• Colletotrichum coccodes;
  • diagnostics;
  • internal transcribed spacer regions;
  • potato black dot;
  • quantitative (TaqMan) PCR;
  • soil

Colletotrichum coccodes is the causal agent of the potato blemish disease black dot. Two PCR primer sets were designed to sequences of the ribosomal internal transcribed spacer (ITS1 and ITS2) regions for use in a nested PCR. The genus-specific outer primers (Cc1F1/Cc2R1) were designed to regions common to Colletotrichum spp., and the species-specific nested primers (Cc1NF1/Cc2NR1) were designed to sequences unique to C. coccodes. The primer sets amplified single products of 447 bp (Cc1F1/Cc2R1) and 349 bp (Cc1NF1/Cc2NR1) with DNA extracted from 33 European and North American isolates of C. coccodes.
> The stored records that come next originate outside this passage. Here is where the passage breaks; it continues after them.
This design comes from an exercise in tuning for small area and a short achievable clock period on the open sky130 flow, not from production work.
At most, simulation tests tie the RTL to the original design; equivalence was not proved.
For run 2, only the layout was checked, not whether the RTL still works.
No activity file was given, so power comes from the tool's default toggle rates.

==> flow/design.v, too long to show whole: its modules and the start of the top module <==
// module riscv_core_ref: 171 lines
// module rf_rd_bit: 19 lines
// module agu_add: 756 lines
// module c_inv: 3 lines
// module c_nand2: 3 lines
// module c_nor2: 3 lines
// module c_nand3: 3 lines
// module c_nand4: 3 lines
// module c_a21oi: 3 lines
// module c_o21ai: 3 lines
// module c_o22ai: 3 lines
// module c_xor2: 3 lines
// module c_mux4: 3 lines
// module c_xnor2: 3 lines
module riscv_core_ref (
input clk,
input rstn,
output [31:0] instr_mem_addr,
input  [31:0] instr_mem_rdata,
output [31:0] data_mem_addr,
output        data_mem_write,
output [31:0] data_mem_wdata,
input  [31:0] data_mem_rdata
);
  // ...
==> flow/run.sh <==
#!/bin/bash
# synth_recipe.tcl (not shown) runs the flow's synth.tcl, then flattens the netlist and writes it again
# the make line also repeats each setting of config.mk as NAME=value (left out here)
make -C /OpenROAD-flow-scripts/flow DESIGN_CONFIG=/design/flow/config.mk WORK_HOME=/design/flow/orfs CLKGATE_MAP_FILE= SYNTH_SCRIPT=/design/flow/synth_recipe.tcl finish
==> flow/config.mk <==
export PLATFORM = sky130hd
export DESIGN_NAME = riscv_core_ref
export DESIGN_NICKNAME = riscv_core_ref
export VERILOG_FILES = /design/flow/design.v
export SDC_FILE = /design/flow/constraint.sdc
export NUM_CORES = 4
export LEC_CHECK = 0
export CAP_MARGIN = 20
export CORE_MARGIN = 2
export CORE_UTILIZATION = 55
export CTS_BUF_LIST = sky130_fd_sc_hd__clkbuf_8
export PLACE_DENSITY = 0.7
export SETUP_SLACK_MARGIN = 5
export SLEW_MARGIN = 20
export SYNTH_HIERARCHICAL = 1
==> flow/constraint.sdc <==
create_clock -name core_clock -period 12.0 [get_ports {clk}]
set_input_delay 2.4000 -clock core_clock [delete_from_list [all_inputs] [get_ports {clk}]]
set_output_delay 2.4000 -clock core_clock [all_outputs]
set_load 0.01 [all_outputs]
==> results.ini, run 1 <==
[synth]
syn_area_um2 = 57100
yosys-top-cells-count = edfxtp_1 (992), o22ai_1 (975), nor2_1 (908)
ys_warn_count = 11
ys_async_sr_fraction_pct = 5.88
synth_edf_count = 992
synth_flop_cell = edfxtp_1
ys_types = 83
syn_avg_cell_area_um2 = 10.7
synthCells = 5357
netlist.top_cell.by_area = edfxtp_1
netlist_top_cells_area = edfxtp_1 (52%), o22ai_1 (11%), nor2_1 (6.0%), ha_1 (3.0%), dfrtp_1 (2.7%)
synthXorXnorAreaFrac_pct = 3.27
synth.most_common_cell = edfxtp_1
synth_top_family_by_area = compound AO/OA/AOI/OAI gates

[floorplan]
rows = 118
fp.dieH_um = 326
ios = 163

[global_routing]
grt_usage_pct = 74.8
use_met3_pct = 64.2
grt_util_met2_pct = 87.4
globalRoute.totalOverflow = 9

[run_status]
stop_error = [ERROR GRT-0232] Routing congestion too high. Check the congestion heatmap in the GUI.
status = stopped before the end
failed_stage = global routing (5_1_grt)

[cts]
postCtsSetupBuffers = 674
postCtsHoldBufs = 0
clock_sink_count = 1054

[placement]
dpl_cell_area_um2 = 63200
io_buffers = 159
Context: an optimization exercise on an open-source flow, tuned for small area and a short achievable clock period. The choices shown serve that exercise and are no tape-out recipe. No run shown here included a check of the RTL's function; only the layout flow was run. No activity file was given, so power comes from the tool's default toggle rates.

**design.v**
```verilog
module project3_frame(
  input        CLOCK_50,
  input        RESET_N,
  input  [3:0] KEY,
  output [6:0] HEX0,
  output [6:0] HEX1,
  output [9:0] LEDR,
  output [13:0] imem_addr,
  input  [31:0] imem_data,
  output [13:0] dmem_addr,
  output [31:0] dmem_wdata,
  output dmem_we,
  output dmem_re,
  input  [31:0] dmem_rdata
);
  wire clk = CLOCK_50;
  wire reset = !RESET_N;
  reg [31:0] pc;
  reg        take;         
  reg [31:0] tgt;
  reg        ab;           
  reg        fl_v;         
  reg [31:0] fl_inst;
  reg [31:0] fl_pcp;       
  reg [15:0] fl_oh1, fl_oh2;  
  reg        sb;           
  reg        d_isbr, d_isjmp, d_rd, d_wr, d_wreg;
  reg [3:0]  d_wregno;
  reg [31:0] d_r1;         
  reg [31:0] d_r2;         
  reg [31:0] d_b;          
  reg [31:0] d_y;          
  reg        d_fwd1, d_fwd2, d_fwdb;
  reg        d_sub;
  reg [1:0]  d_ct;         
  reg [3:0]  d_tt;         
  reg        d_ssum, d_scmp, d_sshr, d_sshl, d_sy;
  reg        m_rd, m_wr, m_wreg;
  reg [3:0]  m_wregno;
  reg [31:0] m_alu, m_r2;
  reg        w_hexwe, w_ledwe;
  reg [9:0]  w_data;
  reg [7:0]  hex;
  reg [9:0]  ledr;
  reg [31:0] regs [0:15];
  reg [15:0] rvalid;
  wire [31:0] inst_f = imem_data;
  wire f_isbj = (inst_f[31:29] == 3'b001);
  wire f_isbr = (inst_f[31:28] == 4'b0010);
  wire [31:0] pc_f = take ? tgt : pc;
  wire [31:0] pcplus = pc_f + 32'd4;
  assign imem_addr = pc_f[15:2];
  wire        br_cond;
  wire [31:0] jt;
  always @(posedge clk or posedge reset) begin
    if (reset) begin
      pc <= 32'h100;
      take <= 1'b0;
      ab <= 1'b0;
      fl_v <= 1'b0;
    end else begin
      if (!ab) pc <= pcplus;
      else if (d_isjmp) pc <= jt;
      else pc <= pc_f;
      take <= ab && d_isbr && br_cond;
      if (!ab) begin
        if (f_isbj) ab <= 1'b1;
      end else if (d_isbr || d_isjmp) begin
        ab <= f_isbr;
      end
      fl_v <= !(ab && !f_isbr);
    end
  end
  always @(posedge clk) begin
    tgt <= d_y;
    fl_inst <= inst_f;
    fl_pcp <= pcplus;
    fl_oh1 <= 16'd1 << inst_f[7:4];
    fl_oh2 <= 16'd1 << inst_f[3:0];
  end
  wire [31:0] inst = fl_inst;
  wire v = fl_v;
  wire [5:0] op1 = inst[31:26];
  wire [7:0] op2 = inst[25:18];
  wire [3:0] rd_f = inst[11:8];
  wire [3:0] rs = inst[7:4];
  wire [3:0] rt = inst[3:0];
  wire is_br_d  = v && (inst[31:28] == 4'b0010);
  wire is_jmp_d = v && (inst[31:28] == 4'b0011);
  wire is_lw_d  = v && (op1 == 6'b010010);
  wire is_sw_d  = v && (op1 == 6'b011010);
  wire alur_d   = !v || (op1 == 6'b000000);
  wire writes_rt = is_lw_d || (v && inst[31]) || is_jmp_d;
  wire wr_reg_d = writes_rt || alur_d;
  wire [3:0] wregno_d = writes_rt ? rt : (v ? rd_f : 4'd0);
  reg useimm_d, sub_d, ssum_d, scmp_d, sshr_d, sshl_d;
  reg [3:0] tt_d;
  always @* begin
    useimm_d = 1'b0;
    sub_d = 1'b0;
    ssum_d = 1'b0;
    scmp_d = 1'b0;
    sshr_d = 1'b0;
    sshl_d = 1'b0;
    tt_d = 4'b0000;
    if (v && op1 == 6'b000000) begin
      case (op2)
        8'b00001000, 8'b00001001, 8'b00001010, 8'b00001011: begin scmp_d = 1'b1; sub_d = 1'b1; end
        8'b00100000:  ssum_d = 1'b1;
        8'b00101000:  begin ssum_d = 1'b1; sub_d = 1'b1; end
        8'b00100100:  tt_d = 4'b1000;
        8'b00100101:   tt_d = 4'b1110;
        8'b00100110:  tt_d = 4'b0110;
        8'b00101100: tt_d = 4'b0111;
        8'b00101101:  tt_d = 4'b0001;
        8'b00101110: tt_d = 4'b1001;
        8'b00110000: sshr_d = 1'b1;
        8'b00110001: sshl_d = 1'b1;
        default: ;
      endcase
    end else if (v) begin
      case (op1)
        6'b010010, 6'b011010, 6'b100000: begin ssum_d = 1'b1; useimm_d = 1'b1; end
        6'b100100: begin tt_d = 4'b1000; useimm_d = 1'b1; end
        6'b100101:  begin tt_d = 4'b1110; useimm_d = 1'b1; end
        6'b100110: begin tt_d = 4'b0110; useimm_d = 1'b1; end
        default: ;
      endcase
      if (inst[31:28] == 4'b0010) sub_d = 1'b1;
    end
  end
  wire sy_d = v && (op1 == 6'b001100);
  wire hitk1 = m_wreg && (m_wregno == rs);
  wire hitk2 = m_wreg && (m_wregno == rt);
  wire [15:0] sel1 = rvalid & fl_oh1 & {16{!hitk1}};
  wire [15:0] sel2 = rvalid & fl_oh2 & {16{!hitk2}};
  reg [31:0] rv1, rv2;
  integer j;
  always @* begin
    rv1 = {32{hitk1}} & m_alu;
    rv2 = {32{hitk2}} & m_alu;
    for (j = 0; j < 16; j = j + 1) begin
      rv1 = rv1 | ({32{sel1[j]}} & regs[j]);
      rv2 = rv2 | ({32{sel2[j]}} & regs[j]);
    end
  end
  wire [31:0] simm_d = {{16{inst[23]}}, inst[23:8]};
  wire useb_imm = useimm_d || is_jmp_d;
  wire [31:0] immx_d = is_jmp_d ? {simm_d[29:0], 2'b00} : simm_d;
  wire [31:0] b_d = useb_imm ? immx_d : (sub_d ? ~rv2 : rv2);
  wire [31:0] y_d = fl_pcp + ((inst[31:28] == 4'b0010) ? {simm_d[29:0], 2'b00} : 32'd0);
  wire hitj1 = d_wreg && (d_wregno == rs);
  wire hitj2 = d_wreg && (d_wregno == rt);
  wire [31:0] rv1_rev;
  genvar gr;
  generate
    for (gr = 0; gr < 32; gr = gr + 1) begin : g_rev1
      assign rv1_rev[gr] = rv1[31 - gr];
    end
  endgenerate
  always @(posedge clk or posedge reset) begin
    if (reset) begin
      sb <= 1'b0;
      d_isbr <= 1'b0;
      d_isjmp <= 1'b0;
      d_rd <= 1'b0;
      d_wr <= 1'b0;
      d_wreg <= 1'b0;
    end else begin
      d_isbr <= !sb && is_br_d;
      d_isjmp <= !sb && is_jmp_d;
      d_rd <= !sb && is_lw_d;
      d_wr <= !sb && is_sw_d;
      d_wreg <= !sb && wr_reg_d;
      if (!sb) sb <= is_br_d || is_jmp_d;
      else if (d_isbr || d_isjmp) sb <= 1'b0;
    end
  end
  always @(posedge clk) begin
    d_wregno <= wregno_d;
    d_r1 <= sshl_d ? rv1_rev : rv1;
    d_r2 <= rv2;
    d_b <= b_d;
    d_y <= y_d;
    d_fwd1 <= hitj1;
    d_fwd2 <= hitj2;
    d_fwdb <= hitj2 && !useb_imm;
    d_sub <= sub_d;
    d_ct <= (inst[31:28] == 4'b0010) ? op1[1:0] : op2[1:0];
    d_tt <= tt_d;
    d_ssum <= ssum_d;
    d_scmp <= scmp_d;
    d_sshr <= sshr_d;
    d_sshl <= sshl_d;
    d_sy <= sy_d;
  end
  wire [31:0] r1 = d_fwd1 ? m_alu : d_r1;
  wire [31:0] r2 = d_fwd2 ? m_alu : d_r2;                 
  wire [31:0] b  = d_fwdb ? (m_alu ^ {32{d_sub}}) : d_b;   
  wire [32:0] sum_c = {r1, 1'b1} + {b, d_sub};
  wire [31:0] sum = sum_c[32:1];
  wire [31:0] xr = r1 ^ b;
  wire eq = &xr;                                           
  wire lt = $signed(r1) < $signed(~b);
  reg cmp;
  always @* begin
    case (d_ct)
      2'd0: cmp = eq;
      2'd1: cmp = lt;
      2'd2: cmp = lt | eq;
      default: cmp = !eq;
    endcase
  end
  wire big = |b[31:5];
  wire [31:0] m_alu_rev, shres_rev;
  wire [31:0] sh_in = d_fwd1 ? (d_sshl ? m_alu_rev : m_alu) : d_r1;
  wire [31:0] shres = sh_in >> b[4:0];
  genvar gs;
  generate
    for (gs = 0; gs < 32; gs = gs + 1) begin : g_rev2
      assign m_alu_rev[gs] = m_alu[31 - gs];
      assign shres_rev[gs] = shres[31 - gs];
    end
  endgenerate
  wire [31:0] shr = big ? 32'd0 : shres;
  wire [31:0] shl = big ? 32'd0 : shres_rev;
  wire [31:0] lut;
  genvar gi;
  generate
    for (gi = 0; gi < 32; gi = gi + 1) begin : g_lut
      assign lut[gi] = d_tt[{r1[gi], b[gi]}];
    end
  endgenerate
  wire [31:0] aluout = ({32{d_ssum}} & sum) | lut |
                       ({32{d_sshr}} & shr) | ({32{d_sshl}} & shl) |
                       ({32{d_sy}} & d_y) | {31'd0, d_scmp & cmp};
  assign br_cond = cmp;
  assign jt = sum;
  always @(posedge clk or posedge reset) begin
    if (reset) begin
      m_rd <= 1'b0;
      m_wr <= 1'b0;
      m_wreg <= 1'b0;
    end else begin
      m_rd <= d_rd;
      m_wr <= d_wr;
      m_wreg <= d_wreg;
    end
  end
  always @(posedge clk) begin
    m_wregno <= d_wregno;
    m_alu <= aluout;
    m_r2 <= r2;
  end
  assign dmem_addr = m_alu[15:2];
  assign dmem_wdata = m_r2;
  assign dmem_we = m_wr;
  assign dmem_re = m_rd;
  wire io_hi = (m_alu[31:8] == 24'hFFFFF0);
  wire [31:0] rdval = (io_hi && m_alu[7:0] == 8'h80) ? {28'd0, ~KEY} : dmem_rdata;
  wire [31:0] wbval = m_rd ? rdval : m_alu;
  integer k;
  always @(posedge clk) begin
    for (k = 0; k < 16; k = k + 1)
      if (m_wreg && m_wregno == k) regs[k] <= wbval;
  end
  always @(posedge clk or posedge reset) begin
    if (reset) begin
      rvalid <= 16'd0;
      w_hexwe <= 1'b0;
      w_ledwe <= 1'b0;
    end else begin
      if (m_wreg) rvalid[m_wregno] <= 1'b1;
      w_hexwe <= m_wr && io_hi && m_alu[7:0] == 8'h00;
      w_ledwe <= m_wr && io_hi && m_alu[7:0] == 8'h20;
    end
  end
  always @(posedge clk) begin
    w_data <= m_r2[9:0];
  end
  always @(posedge clk or posedge reset) begin
    if (reset) begin
      hex <= 8'hAD;
      ledr <= 10'd0;
    end else begin
      if (w_hexwe) hex <= w_data[7:0];
      if (w_ledwe) ledr <= w_data;
    end
  end
  assign HEX0 = {3'b000, hex[3:0]};
  assign HEX1 = {3'b000, hex[7:4]};
  assign LEDR = ledr;
endmodule
```
**run.sh**
```bash
#!/bin/bash
# synth_recipe.tcl (not shown) runs the flow's synth.tcl, then flattens the netlist and writes it again
# the make line also repeats each setting of config.mk as NAME=value (left out here)
make -C /OpenROAD-flow-scripts/flow DESIGN_CONFIG=/design/flow/config.mk WORK_HOME=/design/flow/orfs CLKGATE_MAP_FILE= SYNTH_SCRIPT=/design/flow/synth_recipe.tcl finish
```
**config.mk**
```make
export PLATFORM = sky130hd
export DESIGN_NAME = project3_frame
export DESIGN_NICKNAME = project3_frame
export VERILOG_FILES = /design/flow/design.v
export SDC_FILE = /design/flow/constraint.sdc
export NUM_CORES = 4
export LEC_CHECK = 0
export ABC_AREA = 1
export CAP_MARGIN = 20
export CORE_MARGIN = 2
export CORE_UTILIZATION = 50
export SETUP_SLACK_MARGIN = 4.5
export SLEW_MARGIN = 20
```
**constraint.sdc**
```tcl
create_clock -name core_clock -period 8.0 [get_ports {CLOCK_50}]
set_input_delay 1.6000 -clock core_clock [delete_from_list [all_inputs] [get_ports {CLOCK_50}]]
set_output_delay 1.6000 -clock core_clock [all_outputs]
set_load 0.01 [all_outputs]
```
==> results.toml, run 1 <==
[global_routing]
grt_overflow_total = 0
grt_max_degree = 64
grt_antenna_before_repair = 12
grt_pass1_wl_mm = 291
grt_pass1_vias = 40400
groute.usage.overall = 0.415

[route]
firstDrtPassIters = 9
via_count = 45000
ant_nets = 0
drc = 0
viasPerCell = 5.89
drt_iter0_drc = 6187
routedWlPerCell_um = 27.5
wirelength_mm = 210

[setup_path]
cp_slowest_cell = "inv_1"
cp_num_buf_inv = 4
worst_setup_path_end_kind = "flop"
critical_path_peak_fanout = 11
startpoint_type = "flop"
critical_path.max_stage_delay_ns = 0.54
path_class = "reg -> reg"
crit_chain = "inv_1, nand2_1, o21ai_0, inv_2, nand3_4, buf_4, inv_1, nand2_1, nand3_1, nor2_1, nand3_1, nand2_1, nand3_1, nand2_1"
data_required_time_at_the_worst_endpoint_ns = 8.53
cp_top_family = "simple AND/OR/NAND/NOR gates"
path_common_cell = "nand2_1"
timing.critical_path.arrival_ns = 4.02

[layout]
final_util = 0.578
post_layout_nonfiller_instances = 7630
area_delta_synth_final_pct = 14.2
post_route_cells_drive_above_1_share = 0.0865
finalNetCount = 6415
number_of_flip_flops_in_the_largest_register = 512
max_flop_register = "regs"

[timing]
min_period_ns = 3.49
setup_viol = 0
setup_total_negative_slack_ns = 0
grt_setup_unrepaired = "yes"
slew_headroom = 0.187
maxSlewViolCount = 0
timing.final.crit_share = 0.437
final_hold_viol_count = 0
finalClockSkew_ns = 0.0421
max_clock_freq_ghz = 0.286
timing_worst_slew_pin_value_ns = 1.21

[worst_hold_path]
hold_path_class = "reg -> reg"

[yosys]
synth.cell_area_mm2 = 0.0482
postSynthAreaPerCell_um2 = 7.85
synth_flop_cell = "edfxtp_1"
share_of_synthesized_flip_flops_with_an_asynchronous_set_or_reset = 0.0840
yosys_register_bits = 952
netlist_instances = 6144
synth-edff-count = 512
ys_types = 63
synth_sequential_area_ratio = 0.510
synth_warnings = 2

[pwr]
cellPowerDensity_mw_per_mm2 = 321
p_sw_frac = 0.396
netSwitchingPower_uw = 7000
p_comb_frac = 0.335
ir_worst_vdd_mv = 0.225
cellLeakagePower_uw = 0.0240
clock_power_share = 0.265
intPower_uw = 10700
seq_power_share = 0.400
total_power_uw = 17700

[placement]
place.detailed.instances = 7374
finalWeightedCongestion = 1.08
portBuffers = 149
post-dp-hpwl_mm = 146

[clock_network]
h-tree-depth = 3
cts.clk_slew.worst_paths_ns = 0.06
clock_latency_at_the_later_pin_of_the_worst_skew_pair_ns = 0.72
clock_tree.buffer_depth = 3
clock_sinks = 952
cts_root_buffer_type = "clkbuf_16"
cts_made_buffers = 102
cts_tree = "done"

[die]
die_h_um = 315
floorplan.core_area_mm2 = 0.0953
floorplan.die.width_um = 315
floorplan.rows = 113
start_util = 0.506
total_die_area_mm2 = 0.0990
io_count = 156

[status]
run_status = "complete, no violations"

[flow_run]
drv_cap = 0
The specificity of primers Cc1NF1/Cc2NR1 was confirmed by the absence of amplified product with DNA of other species representing the six phylogenetic groups of the genus Colletotrichum and 46 other eukaryotic and prokaryotic plant pathogenic species. A rapid procedure for the direct extraction of DNA from soil and potato tubers was used to verify the PCR assay for detecting C. coccodes in environmental samples. The limit of sensitivity of PCR for the specific detection of C. coccodes when inoculum was added to soils was 3·0 spores per g, or the equivalent of 0·06 microsclerotia per g soil, the lowest level of inoculum tested. Colletotrichum coccodes was also detected by PCR in naturally infested soil and from both potato peel and peel extract from infected and apparently healthy tubers. Specific primers and a TaqMan fluorogenic probe were designed to perform quantitative real-time (TaqMan) PCR to obtain the same levels of sensitivity for detection of C. coccodes in soil and tubers during a first-round PCR as with conventional nested PCR and gel electrophoresis. This rapid and quantitative PCR diagnostic assay allows an accurate estimation of tuber and soil contamination by C. coccodes.